Governo reitera apelo ao apoio do PS na reforma IRC

«A reforma do IRC tem sido elogiada, de uma forma praticamente unânime, pelas instituições internacionais, não só as que compõem a troika como outras (...), como a OCDE», disse o governante à margem da apresentação do relatório «Paying Taxes 2014» do Banco Mundial e da consultora PwC.

No relatório sobre a oitava e nona revisões do Programa de Assistência Económica e Financeira (PAEF) a Portugal, divulgado há três semanas, o Fundo Monetário Internacional (FMI), uma das três entidades da troika, considerou que a reforma do IRC «pode ajudar a promover o investimento e o crescimento» mas recomendou «prudência» nas estimativas do crescimento potencial que pode provocar.

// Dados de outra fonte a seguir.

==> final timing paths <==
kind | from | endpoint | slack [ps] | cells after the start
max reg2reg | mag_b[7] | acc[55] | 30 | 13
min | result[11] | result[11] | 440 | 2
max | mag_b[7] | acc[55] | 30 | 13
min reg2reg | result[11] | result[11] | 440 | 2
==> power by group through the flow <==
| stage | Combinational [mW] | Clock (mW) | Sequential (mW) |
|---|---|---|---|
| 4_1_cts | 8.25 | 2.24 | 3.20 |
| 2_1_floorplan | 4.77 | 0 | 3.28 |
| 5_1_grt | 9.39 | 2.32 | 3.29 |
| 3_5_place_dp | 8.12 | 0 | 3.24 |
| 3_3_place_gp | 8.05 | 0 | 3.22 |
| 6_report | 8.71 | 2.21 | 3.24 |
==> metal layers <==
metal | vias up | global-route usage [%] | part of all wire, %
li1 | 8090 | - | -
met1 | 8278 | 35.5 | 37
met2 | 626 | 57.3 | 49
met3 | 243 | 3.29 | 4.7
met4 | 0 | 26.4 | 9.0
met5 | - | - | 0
--- config.mk ---
export PLATFORM = sky130hd
export DESIGN_NAME = regfile_dump_reader
export DESIGN_NICKNAME = d
export VERILOG_FILES = /design/src/rtl/regfile_dump_reader.sv
export SDC_FILE = /design/constraint.sdc
export NUM_CORES = 1
export LEC_CHECK = 0
export ABC_AREA = 1
export BUFFER_PORTS_ARGS = -buffer_cell sky130_fd_sc_hd__buf_2
export CAP_MARGIN = 10
export CORE_AREA = 10 10 103 105
export DETAILED_ROUTE_END_ITERATION = 16
export DIE_AREA = 0 0 113 115
export HOLD_SLACK_MARGIN = 0.15
export PLACE_DENSITY = 0.88
export SLEW_MARGIN = 25
export SYNTH_ARGS = -nofsm -noshare
export SYNTH_HDL_FRONTEND = slang
export SYNTH_SLANG_ARGS = --single-unit
--- constraint.sdc ---
create_clock -name clk -period 2.6 [get_ports clk]
set_input_delay 0.39 -clock clk [delete_from_list [all_inputs] [get_ports clk]]
set_output_delay 0.39 -clock clk [all_outputs]
set_load 0.01 [all_outputs]
==> config.mk <==
export PLATFORM = sky130hd
export DESIGN_NAME = ifu_prefetch
export DESIGN_NICKNAME = d
export VERILOG_FILES = /design/src/rtl/ifu_prefetch.sv
export SDC_FILE = /design/constraint.sdc
export NUM_CORES = 1
export LEC_CHECK = 0
export BUFFER_PORTS_ARGS = -buffer_cell sky130_fd_sc_hd__buf_4
export CAP_MARGIN = 20
export CORE_MARGIN = 2
export CORE_UTILIZATION = 50
export CTS_BUF_LIST = sky130_fd_sc_hd__clkbuf_8
export CTS_CLUSTER_DIAMETER = 120
export DETAILED_ROUTE_END_ITERATION = 8
export PLACE_DENSITY = 0.72
export RECOVER_POWER = 50
export SETUP_SLACK_MARGIN = 0.5
export SLEW_MARGIN = 10
export SYNTH_ARGS = -nofsm -noshare
export SYNTH_HDL_FRONTEND = slang
export SYNTH_SLANG_ARGS = --single-unit
==> constraint.sdc <==
create_clock -name clk_sys -period 3.3 [get_ports clk_sys]
set_clock_uncertainty 0.1 [all_clocks]
set_input_delay 0.33 -clock clk_sys [delete_from_list [all_inputs] [get_ports clk_sys]]
set_output_delay 0.33 -clock clk_sys [all_outputs]
set_load 0.1 [all_outputs]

O Fundo disse ainda estar «preocupado com o espaço orçamental limitado e com o risco de que a reforma possa favorecer os setores não transacionáveis», mas ressalvou no relatório que as autoridades portuguesas «se comprometeram a implementar as reformas de uma forma setorialmente neutra e dentro do envelope orçamental existente», o que «vai implicar a identificação de medidas compensatórias a partir de 2015».

Paulo Núncio voltou hoje a salientar os benefícios da reforma do IRC, lembrando que tem como objetivo posicionar, a médio prazo, as taxas portuguesas às da Polónia e da República Checa, os principais concorrentes na atração de investimento estrangeiro.

A descida de lugares de Portugal no ranking de competitividade fiscal do relatório «Paying Taxes 2014» «não é alheia», segundo o governante, ao programa de ajustamento do país em termos de consolidação orçamental.